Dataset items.
# # # #

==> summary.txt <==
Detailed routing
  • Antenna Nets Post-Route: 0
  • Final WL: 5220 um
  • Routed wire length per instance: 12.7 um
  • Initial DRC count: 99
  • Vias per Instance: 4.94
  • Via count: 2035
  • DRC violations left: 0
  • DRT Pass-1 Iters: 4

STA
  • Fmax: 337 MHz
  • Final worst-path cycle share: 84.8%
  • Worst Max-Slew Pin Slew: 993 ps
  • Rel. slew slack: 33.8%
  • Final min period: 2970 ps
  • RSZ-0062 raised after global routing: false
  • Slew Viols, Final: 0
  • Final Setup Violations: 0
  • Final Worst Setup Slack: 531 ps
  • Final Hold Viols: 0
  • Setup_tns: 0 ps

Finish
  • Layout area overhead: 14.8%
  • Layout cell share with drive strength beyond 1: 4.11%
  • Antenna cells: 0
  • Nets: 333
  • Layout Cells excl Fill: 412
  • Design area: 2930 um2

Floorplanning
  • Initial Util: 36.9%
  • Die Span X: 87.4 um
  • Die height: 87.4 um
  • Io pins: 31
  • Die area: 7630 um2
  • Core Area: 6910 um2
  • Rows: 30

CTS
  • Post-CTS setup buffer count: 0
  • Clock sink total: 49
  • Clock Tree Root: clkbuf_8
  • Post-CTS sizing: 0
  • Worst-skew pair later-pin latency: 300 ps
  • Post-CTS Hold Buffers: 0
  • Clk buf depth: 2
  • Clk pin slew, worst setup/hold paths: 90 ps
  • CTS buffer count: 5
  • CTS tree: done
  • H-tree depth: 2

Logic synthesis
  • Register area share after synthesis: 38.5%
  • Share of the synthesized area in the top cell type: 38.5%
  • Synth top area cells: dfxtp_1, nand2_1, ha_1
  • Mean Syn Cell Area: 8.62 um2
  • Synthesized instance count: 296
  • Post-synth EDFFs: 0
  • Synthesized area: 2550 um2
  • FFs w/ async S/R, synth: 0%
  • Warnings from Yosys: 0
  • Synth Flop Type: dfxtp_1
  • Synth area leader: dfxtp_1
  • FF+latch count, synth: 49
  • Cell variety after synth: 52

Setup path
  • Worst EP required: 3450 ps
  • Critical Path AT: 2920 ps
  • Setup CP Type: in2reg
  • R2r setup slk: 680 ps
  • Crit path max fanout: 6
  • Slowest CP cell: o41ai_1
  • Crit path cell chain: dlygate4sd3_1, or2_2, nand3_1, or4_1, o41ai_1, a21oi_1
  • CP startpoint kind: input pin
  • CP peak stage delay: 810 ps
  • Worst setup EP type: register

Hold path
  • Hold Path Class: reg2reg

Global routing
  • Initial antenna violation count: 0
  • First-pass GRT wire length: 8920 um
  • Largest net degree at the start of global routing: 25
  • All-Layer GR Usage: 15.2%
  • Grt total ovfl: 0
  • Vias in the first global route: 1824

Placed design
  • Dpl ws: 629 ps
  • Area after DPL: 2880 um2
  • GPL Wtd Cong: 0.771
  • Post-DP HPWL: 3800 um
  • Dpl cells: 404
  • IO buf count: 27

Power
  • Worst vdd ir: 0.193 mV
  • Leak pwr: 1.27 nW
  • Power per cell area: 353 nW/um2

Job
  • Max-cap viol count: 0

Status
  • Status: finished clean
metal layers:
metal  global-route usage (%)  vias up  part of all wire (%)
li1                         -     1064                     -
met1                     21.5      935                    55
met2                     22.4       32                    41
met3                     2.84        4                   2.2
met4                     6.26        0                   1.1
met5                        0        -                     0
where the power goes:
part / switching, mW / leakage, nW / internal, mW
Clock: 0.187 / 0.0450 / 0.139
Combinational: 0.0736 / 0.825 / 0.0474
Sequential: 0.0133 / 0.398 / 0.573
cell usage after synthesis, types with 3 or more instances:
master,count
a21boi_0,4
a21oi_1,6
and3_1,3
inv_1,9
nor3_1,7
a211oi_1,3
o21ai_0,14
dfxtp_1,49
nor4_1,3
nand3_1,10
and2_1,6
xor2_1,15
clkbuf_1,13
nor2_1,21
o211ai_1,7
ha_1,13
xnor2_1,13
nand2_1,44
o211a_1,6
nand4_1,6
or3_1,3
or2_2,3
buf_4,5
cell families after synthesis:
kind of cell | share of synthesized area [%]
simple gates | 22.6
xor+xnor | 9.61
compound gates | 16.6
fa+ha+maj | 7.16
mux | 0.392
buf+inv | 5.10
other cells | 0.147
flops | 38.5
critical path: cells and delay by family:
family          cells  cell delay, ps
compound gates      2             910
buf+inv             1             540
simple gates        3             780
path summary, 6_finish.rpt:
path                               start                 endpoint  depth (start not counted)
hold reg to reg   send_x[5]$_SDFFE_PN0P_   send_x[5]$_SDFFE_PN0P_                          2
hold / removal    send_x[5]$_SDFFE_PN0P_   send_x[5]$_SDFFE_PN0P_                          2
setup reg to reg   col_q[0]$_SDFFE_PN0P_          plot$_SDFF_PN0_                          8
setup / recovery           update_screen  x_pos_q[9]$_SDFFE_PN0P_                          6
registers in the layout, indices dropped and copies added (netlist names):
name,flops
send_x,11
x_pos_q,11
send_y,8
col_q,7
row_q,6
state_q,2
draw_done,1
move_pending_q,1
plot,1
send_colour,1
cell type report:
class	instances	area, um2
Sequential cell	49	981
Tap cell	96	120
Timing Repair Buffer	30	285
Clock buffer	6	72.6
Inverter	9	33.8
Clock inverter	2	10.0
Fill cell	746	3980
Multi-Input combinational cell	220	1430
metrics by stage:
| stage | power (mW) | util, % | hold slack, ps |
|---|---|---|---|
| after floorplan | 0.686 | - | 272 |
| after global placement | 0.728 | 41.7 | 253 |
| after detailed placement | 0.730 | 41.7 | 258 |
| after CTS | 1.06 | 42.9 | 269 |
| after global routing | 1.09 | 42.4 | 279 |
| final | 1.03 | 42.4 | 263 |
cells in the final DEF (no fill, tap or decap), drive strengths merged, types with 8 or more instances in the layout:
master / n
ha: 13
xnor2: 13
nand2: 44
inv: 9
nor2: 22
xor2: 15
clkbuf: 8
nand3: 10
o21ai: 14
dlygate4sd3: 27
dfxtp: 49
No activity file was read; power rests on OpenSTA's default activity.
`config.mk`:
```
export PLATFORM = sky130hd
export DESIGN_NAME = a2d_rr_intf
export DESIGN_NICKNAME = d
export VERILOG_FILES = /design/src/rtl/a2d_rr_intf.sv
export SDC_FILE = /design/constraint.sdc
export NUM_CORES = 1
export LEC_CHECK = 0
export BUFFER_PORTS_ARGS = -buffer_cell sky130_fd_sc_hd__buf_2
export CAP_MARGIN = 20
export CORE_MARGIN = 5
export CORE_UTILIZATION = 45
export DETAILED_ROUTE_END_ITERATION = 6
export PLACE_DENSITY = 0.68
export SLEW_MARGIN = 10
export SYNTH_ARGS = -nofsm -noshare
export SYNTH_HDL_FRONTEND = slang
export SYNTH_SLANG_ARGS = --single-unit
```
`constraint.sdc`:
```
create_clock -name clk -period 1.97 [get_ports clk]
set_input_delay 0.394 -clock clk [delete_from_list [all_inputs] [get_ports clk]]
set_output_delay 0.394 -clock clk [all_outputs]
set_load 0.01 [all_outputs]
```
`src/rtl/a2d_rr_intf.sv`:
```
// Round-robin SPI (mode 3) master for the 8-channel 12-bit A2D: left load, right load, battery.
// Define A2D_BATT_AVG_EN to report batt as the running average of the last 4 battery samples.
module a2d_rr_intf #(
  parameter logic [2:0] LFT_CH  = 3'd0,
  parameter logic [2:0] RGHT_CH = 3'd4,
  parameter logic [2:0] BATT_CH = 3'd5
) (
  input  logic        clk,
  input  logic        rst_n,
  input  logic        nxt,
  output logic [11:0] lft_ld,
  output logic [11:0] rght_ld,
  output logic [11:0] batt,
  output logic        cnv_cmplt,
  output logic        SS_n,
  output logic        SCLK,
  output logic        MOSI,
  input  logic        MISO
);

  // Handshake: nxt acts as a request that is only accepted in IDLE; cnv_cmplt is a one-clk
  // completion strobe, and the result registers hold their value until the next DONE.
  typedef enum logic [2:0] {IDLE, CMD, GAP, READ, DONE} state_t;

  state_t      state, state_nxt;
  logic [4:0]  div;
  logic [3:0]  bit_cnt;
  logic [15:0] tx_shft;
  logic [11:0] rx_shft;
  logic [1:0]  ptr;
  logic [2:0]  ch;
  logic [15:0] cmd_word;
  logic        xfer, bit_end, last_bit;
  logic        start_xfer, clr_div, load_res;

  always_comb begin
    case (ptr)
      2'd0:    ch = LFT_CH;
      2'd1:    ch = RGHT_CH;
      default: ch = BATT_CH;
    endcase
  end

  assign cmd_word = {2'b00, ch, 11'h000};
  assign xfer     = (state == CMD) || (state == READ);
  assign bit_end  = (div == 5'd31);
  assign last_bit = (bit_cnt == 4'd15);

  assign SS_n = ~xfer;
  assign SCLK = ~xfer | div[4];
  assign MOSI = tx_shft[15];

  always_ff @(posedge clk or negedge rst_n) begin
    if (!rst_n) state <= IDLE;
    else        state <= state_nxt;
  end

  always_comb begin
    state_nxt  = state;
    start_xfer = 1'b0;
    clr_div    = 1'b0;
    load_res   = 1'b0;
    case (state)
      IDLE: if (nxt) begin
        state_nxt  = CMD;
        start_xfer = 1'b1;
      end
      CMD: if (bit_end && last_bit) begin
        state_nxt = GAP;
        clr_div   = 1'b1;
      end
      // div doubles as the 32-clk gap timer between the two transactions
      GAP: if (bit_end) begin
        state_nxt  = READ;
        start_xfer = 1'b1;
      end
      READ: if (bit_end && last_bit) begin
        state_nxt = DONE;
        load_res  = 1'b1;
      end
      DONE:    state_nxt = IDLE;
      default: state_nxt = IDLE;
    endcase
  end

  always_ff @(posedge clk or negedge rst_n) begin
    if (!rst_n) begin
      div     <= '0;
      bit_cnt <= '0;
      tx_shft <= '0;
      rx_shft <= '0;
    end else begin
      if (start_xfer || clr_div) div <= '0;
      else if (state != IDLE)    div <= div + 5'd1;
      if (start_xfer)               bit_cnt <= '0;
      else if (xfer && bit_end)     bit_cnt <= bit_cnt + 4'd1;
      if (start_xfer)                           tx_shft <= cmd_word;
      else if (xfer && bit_end && !last_bit)    tx_shft <= {tx_shft[14:0], 1'b0};
      // only the last 12 of the 16 received bits form the result
      if (xfer && (div == 5'd15)) rx_shft <= {rx_shft[10:0], MISO};
    end
  end

  // Results become visible together with the cnv_cmplt strobe during DONE.
  always_ff @(posedge clk or negedge rst_n) begin
    if (!rst_n) begin
      ptr       <= 2'd0;
      lft_ld    <= '0;
      rght_ld   <= '0;
      cnv_cmplt <= 1'b0;
    end else begin
      cnv_cmplt <= load_res;
      if (load_res) begin
        if (ptr == 2'd0) lft_ld  <= rx_shft;
        if (ptr == 2'd1) rght_ld <= rx_shft;
        ptr <= (ptr == 2'd2) ? 2'd0 : ptr + 2'd1;
      end
    end
  end

`ifdef A2D_BATT_AVG_EN
  logic [11:0] hist [4];
  logic        hist_vld;
  logic [13:0] hist_sum;

  always_ff @(posedge clk or negedge rst_n) begin
    if (!rst_n) begin
      for (int i = 0; i < 4; i++) hist[i] <= '0;
      hist_vld <= 1'b0;
    end else if (load_res && (ptr == 2'd2)) begin
      // first sample after reset fills the whole history
      hist_vld <= 1'b1;
      hist[0]  <= rx_shft;
      hist[1]  <= hist_vld ? hist[0] : rx_shft;
      hist[2]  <= hist_vld ? hist[1] : rx_shft;
      hist[3]  <= hist_vld ? hist[2] : rx_shft;
    end
  end

  assign hist_sum = {2'b00, hist[0]} + {2'b00, hist[1]} + {2'b00, hist[2]} + {2'b00, hist[3]};
  assign batt     = 12'(hist_sum >> 2);
`else
  always_ff @(posedge clk or negedge rst_n) begin
    if (!rst_n)                           batt <= '0;
    else if (load_res && (ptr == 2'd2))   batt <= rx_shft;
  end
`endif

endmodule
```
# Word level (Yosys, flattened, before mapping)

Cells that the tools add are included.
W data, S select, Z words.

Flip-flop bits (word level): 79
Latch bits: 0
Bits in writable memories: 0
ROM bits: 0
Output and inout bits: 40
Memories: 0

Add/sub/neg operators: 3
$mul: 0
Divide/modulo/power cells: 0
$lt $le $gt $ge: 0
Equality and inequality tests: 12
Shifts and indexed selects: 0
Mux-type cells: 19
Bitwise gates (word level): 2
Reduce and logical (&&, ||, !) cells: 17

Operators by type and width:

| cell                  | count |
|---|---|
| $mux W16              | 2 |
| $mux W3               | 4 |
| $pmux W3 S4           | 1 |
| $mux W5               | 2 |
| $mux W4               | 2 |
| $eq A3 B2 Y1 const B  | 2 |
| $pmux W3 S2           | 1 |
| $reduce_bool A2 Y1    | 3 |
| $add A5 B1 Y5 const B | 1 |
| $eq A5 B4 Y1 const B  | 1 |
| $eq A5 B5 Y1 const B  | 1 |
| $logic_and A1 B1 Y1   | 5 |
| $mux W1               | 5 |
| $add A4 B1 Y4 const B | 1 |
| $eq A4 B4 Y1 const B  | 1 |
| $ne A2 B1 Y1 const B  | 2 |
| $ne A2 B2 Y1 const B  | 2 |
| $reduce_and A2 Y1     | 2 |
| $reduce_and A4 Y1     | 1 |
| $eq A3 B1 Y1 const B  | 1 |
| $logic_not A3 Y1      | 1 |
| $reduce_bool A3 Y1    | 1 |
| $add A2 B1 Y2 const B | 1 |
| $eq A2 B1 Y1 const B  | 1 |
| 8 further kinds       | 9 |

# Longest topological paths before layout

Gate-level depths: netlist (run 1).

Word-level depth: 6
Mapped depth: 7

# Worst setup path before layout (run 1)

No wires, ideal clock.

Path type: register -> register
From: register div[0]
To: register rght_ld[10]
Library setup time: 0.125 ns
Arrival time: 2.033 ns
Required time: 1.845 ns
Slack: -0.188 ns
Cell stages (with the launch flop): 8
Period minus slack after synthesis: 2.158 ns
Cell sequence: dfrtp_1 -> ha_1 -> and3_1 -> ha_1 -> nand4_4 -> nor4b_4 -> buf_6 -> mux2_2

Longest elaborated chain between the ends: 5

RTL lines:

| item                               | line | text |
|---|---|---|
| start, declared                    | 26   | `logic [4:0] div;` |
| start signal, assigned             | 94   | `else if (state != IDLE) div <= div + 5'd1;` |
| $eq A5 B5 Y1                       | 46   | `assign bit_end = (div == 5'd31);` |
| $logic_and A1 B1 Y1                | 77   | `READ: if (bit_end && last_bit) begin` |
| $mux W1                            | 77   |  |
| $mux W1                            | 63   | `case (state)` |
| $reduce_and A2 Y1 (no source line) | n/a  |  |
| end signal, assigned               | 115  | `if (ptr == 2'd1) rght_ld <= rx_shft;` |
| end, declared                      | 12   | `output logic [11:0] rght_ld,` |

No other way between the ends.
A chain may end at the register's enable or synchronous reset.

# Final worst setup path (run 1)

From: register div[0]
To: register rght_ld[7]

The elaborated chain is that of the path after synthesis.

==> reports/metrics.cfg, run 1 <==
[outcome]
status = complete, but fails checks
violations = setup timing

[routing]
drc_errors = 0
ant_nets = 0
wl_per_cell_um = 16.6
wirelength_um = 5840
firstDrtPassIters = 4
drtIter0Drc = 52
vias = 1839
vias_per_cell = 5.24

[sta]
finalSetupViolCount = 24
max_clock_freq_ghz = 0.497
finalSetupTns_ps = -589
timing.final.crit_share_pct = 102
hold_ws_ps = 70.2
finalMaxSlewViolations = 0
hold_viol = 0
maxSlewHeadroom_pct = 76.4
rsz0062_at_grt = yes
fin_ws_ps = -40.4
worst_pin_slew_ps = 354
fin_skew_ps = 9.40
layout_min_cycle_time_ps = 2010

[global_routing]
antenna_found_initial = 0
grt_pass1_vias = 1987
grt_max_degree = 69
grt_pass1_wl_um = 9740
grt-ovfl-total = 0
grt_use_total_pct = 16.1

[min_path]
min_path_type = in2async

[placed_design]
io_buffer_count = 43
pre_cts_ws_ps = -47.5
hpwlAfterDp_um = 3870
gp_congestion = 0.724
dp.cells = 333

[final_layout]
final_common_cell = dfrtp_1
area_growth_pct = 27.9
stdcell_count = 351
final_nets = 277
n_antenna_cell = 0
drive_above_1_share_pct = 50.7
layout_common_cells = dfrtp_1 (68), buf_2 (43), mux2_4 (36)
fill_cells = 529

[pwr]
leakagePower_nw = 1.85
power.density_nw_per_um2 = 920
ir_worst_vdd_mv = 0.629

[critical_path]
reg2reg_from = div[0]
critPathKind = reg2reg
cp-start-kind = register
worstPathArrival_ps = 2230
crit_fanout = 13
worst_setup_path_startpoint = div[0]
worstPathRequired_ps = 2190
endpoint_kind = register

[synth]
yosys-top-cells-area = dfrtp_1 (60%), mux2_2 (19%), ha_1 (1.8%), o21ai_0 (1.6%), nor4_4 (1.5%)
yosys_warnings = 0
synthCells = 205
synth_top_area_share_pct = 59.6
synth_area_um2 = 2860
synth-async-reset-ratio_pct = 100
synth_top_cell_by_area = dfrtp_1
yosysUniqueCellTypes = 37
synth_edf_count = 0
synth-seq-cells = 68
syn_area_per_cell_um2 = 13.9
synth_flop_cell = dfrtp_1
ys_seq_area_share_pct = 59.6
syn_nets = 213

[floorplan]
core_area_um2 = 6280
die_w_um = 89.7
rows = 29
start_util_pct = 45.5
top_level_ports = 44
die_area_um2 = 8040
die_h_um = 89.7

[clocking]
cts_tree = yes
clockBufferDepth = 2
worstSkewPairLatency_ps = 340
cts_root_buf = clkbuf_8
clk_pin_slew_ps = 80
cts_hold_buffers = 0
htreeDepth = 3
cts.sinks = 68
numCtsBuffers = 9

[flow_run]
cap_violations = 0

## Yosys cell counts (2+ instances only)
master	instances
buf_4	2
nor2_1	9
or3_1	3
ha_1	4
a21oi_1	8
and3_1	2
nand2_1	6
nor4_4	2
xnor2_1	2
or2_2	2
xor2_1	2
o21ai_0	9
a211oi_1	2
buf_2	2
clkbuf_1	2
nand3_1	7
dfrtp_1	68
inv_1	6
mux2_2	49
## registers in the layout (all words and copies together), names as in the netlist
name	flops
cnv_cmplt	1
state	3
rght_ld	12
bit_cnt	4
batt	12
tx_shft	5
div	5
rx_shft	12
ptr	2
lft_ld	12
## through the flow
stage,cell area [um2],util (%),power [mW]
final,3650,58.2,3.36
after global routing,3650,58.2,3.57
after detailed placement,3320,52.9,2.23
after CTS,3640,58.0,3.40
after global placement,3320,52.9,2.20
after floorplan,2910,-,2.03
## worst paths after layout
check | endpoint | slack (ps) | depth (start not counted)
setup / recovery | rght_ld[7] | -40 | 7
hold reg to reg | lft_ld[4] | 510 | 1
min in group clk | rx_shft[0] | 300 | 2
setup reg to reg | rght_ld[7] | -40 | 7
hold / removal | div[4] | 70 | 2
max in group asynchronous | tx_shft[11] | 1620 | 2
## metal layers
metal / vias to the layer above / GRT usage, % / part of all wire [%]
met5: - / 0 / 0
li1: 857 / - / -
met4: 0 / 6.90 / 1.9
met2: 37 / 25.9 / 48
met1: 935 / 20.5 / 45
met3: 10 / 4.20 / 5.0
## worst max-delay path: stages (launching register included)
cell	delay, ps
dfrtp_1	370
ha_2	180
and3_4	190
ha_4	140
nand4_4	180
nor4b_4	310
buf_12	210
mux2_4	310
## cells by family after synthesis
family,count (synthesis),share of synthesized area [%]
DFF,68,59.6
muxes,50,19.7
and+or+nand+nor,40,9.77
AOI/OAI and AO/OA,25,5.21
buffers and inverters,14,2.80
xor gates and xnor gates,4,1.23
adders and majority gates,4,1.75
## power by group
group / leakage [nW] / switching, mW / total, mW / internal (mW)
Sequential: 0.909 / 0.145 / 1.69 / 1.55
Clock: 0.0935 / 0.562 / 1.16 / 0.596
Combinational: 0.850 / 0.258 / 0.511 / 0.254
Total: 1.85 / 0.965 / 3.36 / 2.40
## timing repair
| action | in CTS | in global routing |
|---|---|---|
| pin swaps | 2 | 1 |
| gates cloned | 0 | 0 |
| setup buffers | 2 | 0 |
| setup endpoints to repair | 31 | 37 |
| resized for setup | 29 | 3 |
## cell type report
cell class                 instances  area [um2]  area share, %
multi-input combinational        123        1230           33.8
tap                               77        96.3           2.64
inverter                           6        22.5          0.617
clock inverter                     6        71.3           1.95
timing repair buffer              61         399           10.9
sequential                        68        1700           46.6
clock buffer                      10         128           3.49
No activity file was read; power rests on OpenSTA's default activity.
==> run 2, diff against run 1 <==
--- a/config.mk
+++ b/config.mk
@@ -7,10 +7,12 @@
 export LEC_CHECK = 0
 export BUFFER_PORTS_ARGS = -buffer_cell sky130_fd_sc_hd__buf_2
 export CAP_MARGIN = 20
+export CORE_ASPECT_RATIO = 1.5
 export CORE_MARGIN = 5
 export CORE_UTILIZATION = 45
 export DETAILED_ROUTE_END_ITERATION = 6
 export PLACE_DENSITY = 0.68
+export REMOVE_ABC_BUFFERS = 1
 export SLEW_MARGIN = 10
 export SYNTH_ARGS = -nofsm -noshare
 export SYNTH_HDL_FRONTEND = slang
==> reports/metrics.cfg, run 2 (same netlist as run 1, synthesis figures left out) <==
[pwr]
ir_worst_vdd_mv = 0.638  ; +1.5%
power.density_nw_per_um2 = 917  ; -0.33%
p_sw_share_pct = 26.6  ; -2.2 points
p_sw_uw = 880  ; -8.8%
p_int_mw = 2.43  ; +1.6%
leakagePower_nw = 1.86  ; +0.35%
clkPwrFrac_pct = 32.5  ; -2.0 points
seq_power_share_pct = 50.6  ; +0.3 points
pwr-share-comb_pct = 16.9  ; +1.7 points

[sta]
layout_min_cycle_time_ps = 2020  ; +13.3 ps
rsz0062_at_grt = yes
max_clock_freq_ghz = 0.494  ; -0.65%
worst_pin_slew_ps = 421  ; +67.7 ps
maxSlewHeadroom_pct = 71.9  ; -4.5 points
fin_skew_ps = 7.26  ; -2.14 ps
finalMaxSlewViolations = 0  ; unchanged
hold_ws_ps = 68.8  ; -1.49 ps
timing.final.crit_share_pct = 103  ; +0.67 points
hold_viol = 0  ; unchanged
fin_ws_ps = -53.7  ; -13.3 ps
finalSetupViolCount = 33  ; +38%

[routing]
vias = 1857  ; +0.98%
wl_met1_um = 2500  ; -5.1%
firstDrtPassIters = 4  ; unchanged
drtIter0Drc = 158  ; +200%
routed.top_layer = met4
wirelength_um = 5720  ; -2.0%
ant_nets = 0  ; unchanged
drc_errors = 0  ; unchanged
met2WireLength_um = 2830  ; +1.2%
wl_per_cell_um = 16.4  ; -1.2%
wl_met3_um = 280  ; -3.4%
vias_per_cell = 5.34  ; +1.8%

[global_routing]
grt-ovfl-total = 0  ; unchanged
grt_use_total_pct = 15.9  ; -0.12 points
grt_pass1_vias = 1942  ; -2.3%
grt_max_degree = 69  ; unchanged
grt_pass1_wl_um = 9710  ; -0.35%
antenna_found_initial = 0  ; unchanged

[outcome]
status = complete, but fails checks
violations = setup timing

[critical_path]
crit_fanout = 5  ; -8
endpoint_kind = register
worstPathRequired_ps = 2230  ; +40 ps
critPathKind = reg2reg
cp_slowest_cell = or3_2
worstPathArrival_ps = 2280  ; +50 ps
crit_family = simple AND/OR/NAND/NOR gates
worst-path-buf-inv = 2  ; +1
reg2reg_from = div[1]
critPathMostFrequentCell = buf_4
cp_slowest_stage_delay_ps = 400  ; +30 ps
worst_setup_path_startpoint = div[1]
cp-start-kind = register
cp_cell_sequence = ha_2 -> and3_4 -> ha_4 -> nand4_4 -> buf_4 -> buf_4 -> or3_2 -> a21oi_1

[final_layout]
drive_above_1_share_pct = 51.5  ; +0.73 points
multi_input_area_um2 = 1200  ; -2.8%
fill_cells = 500  ; -5.5%
final_area_um2 = 3610  ; -1.0%
layout_common_cells = dfrtp_1 (68), buf_2 (43), mux2_4 (25)
final_nets = 280  ; +1.1%
ff_latch_area_um2 = 1700  ; unchanged
final_common_cell = dfrtp_1
area_growth_pct = 26.5
n_antenna_cell = 0  ; unchanged

[floorplan]
core_area_um2 = 6170  ; -1.6%
die_w_um = 75.1  ; -16%
die_area_um2 = 8070  ; +0.41%
rows = 35  ; +21%
die_h_um = 108  ; +20%
start_util_pct = 46.3  ; +0.76 points
top_level_ports = 44  ; unchanged

[clocking]
worstSkewPairLatency_ps = 330  ; about the same
cts.sinks = 68  ; unchanged
clockBufferDepth = 2  ; unchanged
cts_hold_buffers = 0  ; unchanged
numCtsBuffers = 9  ; unchanged
cts_tree = yes
htreeDepth = 3  ; unchanged
cts_root_buf = clkbuf_8
clk_pin_slew_ps = 70  ; about the same

[placed_design]
pre_cts_ws_ps = -169  ; -121 ps
io_buffer_count = 43  ; unchanged
hpwlAfterDp_um = 3870  ; -0.11%
post_dp_cell_area_um2 = 3270  ; -1.4%
gp_congestion = 0.745  ; +2.9%

[flow_run]
cap_violations = 0  ; unchanged

[min_path]
min_path_type = in2async

run 2: cell types whose count changed in the layout (fill, tap and decap cells not counted), sizes merged:
cell      change
clkinvlp      -2
buf           +3
clkinv        +1
inv           -2
run 2: area by class of cell:
cell class                 instances  share of cell area [%]
timing repair buffer              64                    11.7
clock buffer                      10                    3.81
clock inverter                     3                    1.11
tap                               74                    2.56
inverter                           6                   0.623
sequential                        68                    47.1
multi-input combinational        123                    33.2
run 2: repair_timing:
item | 4_1_cts | 5_1_grt
pin swaps | 3 | 0
setup buffers | 1 | 3
setup endpoints to repair | 46 | 42
resized for setup | 24 | 10
run 2: per-layer routing:
layer / vias up / global-route usage [%]
li1: 863 / -
met1: 939 / 21.0
met2: 45 / 24.3
met3: 10 / 4.86
met4: 0 / 6.36
met5: - / 0
run 2: per-stage QoR:
stage / TNS, ps / instances / power [mW] / utilization, %
floorplan: -10280 / 197 / 2.00 / -
global placement: -2800 / 331 / 2.19 / 53.0
detailed placement: -5490 / 331 / 2.22 / 53.0
CTS: -1980 / 345 / 3.32 / 57.5
global route: -4560 / 348 / 3.51 / 58.5
finish: -945 / 348 / 3.31 / 58.5
run 2: power by group through the flow:
stage	sequential (mW)	clock, mW	combinational (mW)
CTS	1.68	1.10	0.538
global placement	1.69	0	0.497
detailed placement	1.70	0	0.520
global route	1.71	1.17	0.630
finish	1.68	1.08	0.560
floorplan	1.67	0	0.330
run 2: path summary, 6_finish.rpt:
check                           slack (ps)         end  depth (start not counted)
worst max-delay path                   -50    state[1]                          8
worst min-delay path                    70      div[2]                          2
worst max register to register         -50    state[1]                          8
worst min register to register         510   lft_ld[6]                          1
max in group asynchronous             1610   lft_ld[6]                          2
min in group clk                       300  rx_shft[0]                          2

# # # #

Restate word for word only the lines running from the beginning of the data to the line holding "area: 2550 um2", both included.

==> summary.txt <==
Detailed routing
  • Antenna Nets Post-Route: 0
  • Final WL: 5220 um
  • Routed wire length per instance: 12.7 um
  • Initial DRC count: 99
  • Vias per Instance: 4.94
  • Via count: 2035
  • DRC violations left: 0
  • DRT Pass-1 Iters: 4

STA
  • Fmax: 337 MHz
  • Final worst-path cycle share: 84.8%
  • Worst Max-Slew Pin Slew: 993 ps
  • Rel. slew slack: 33.8%
  • Final min period: 2970 ps
  • RSZ-0062 raised after global routing: false
  • Slew Viols, Final: 0
  • Final Setup Violations: 0
  • Final Worst Setup Slack: 531 ps
  • Final Hold Viols: 0
  • Setup_tns: 0 ps

Finish
  • Layout area overhead: 14.8%
  • Layout cell share with drive strength beyond 1: 4.11%
  • Antenna cells: 0
  • Nets: 333
  • Layout Cells excl Fill: 412
  • Design area: 2930 um2

Floorplanning
  • Initial Util: 36.9%
  • Die Span X: 87.4 um
  • Die height: 87.4 um
  • Io pins: 31
  • Die area: 7630 um2
  • Core Area: 6910 um2
  • Rows: 30

CTS
  • Post-CTS setup buffer count: 0
  • Clock sink total: 49
  • Clock Tree Root: clkbuf_8
  • Post-CTS sizing: 0
  • Worst-skew pair later-pin latency: 300 ps
  • Post-CTS Hold Buffers: 0
  • Clk buf depth: 2
  • Clk pin slew, worst setup/hold paths: 90 ps
  • CTS buffer count: 5
  • CTS tree: done
  • H-tree depth: 2

Logic synthesis
  • Register area share after synthesis: 38.5%
  • Share of the synthesized area in the top cell type: 38.5%
  • Synth top area cells: dfxtp_1, nand2_1, ha_1
  • Mean Syn Cell Area: 8.62 um2
  • Synthesized instance count: 296
  • Post-synth EDFFs: 0
  • Synthesized area: 2550 um2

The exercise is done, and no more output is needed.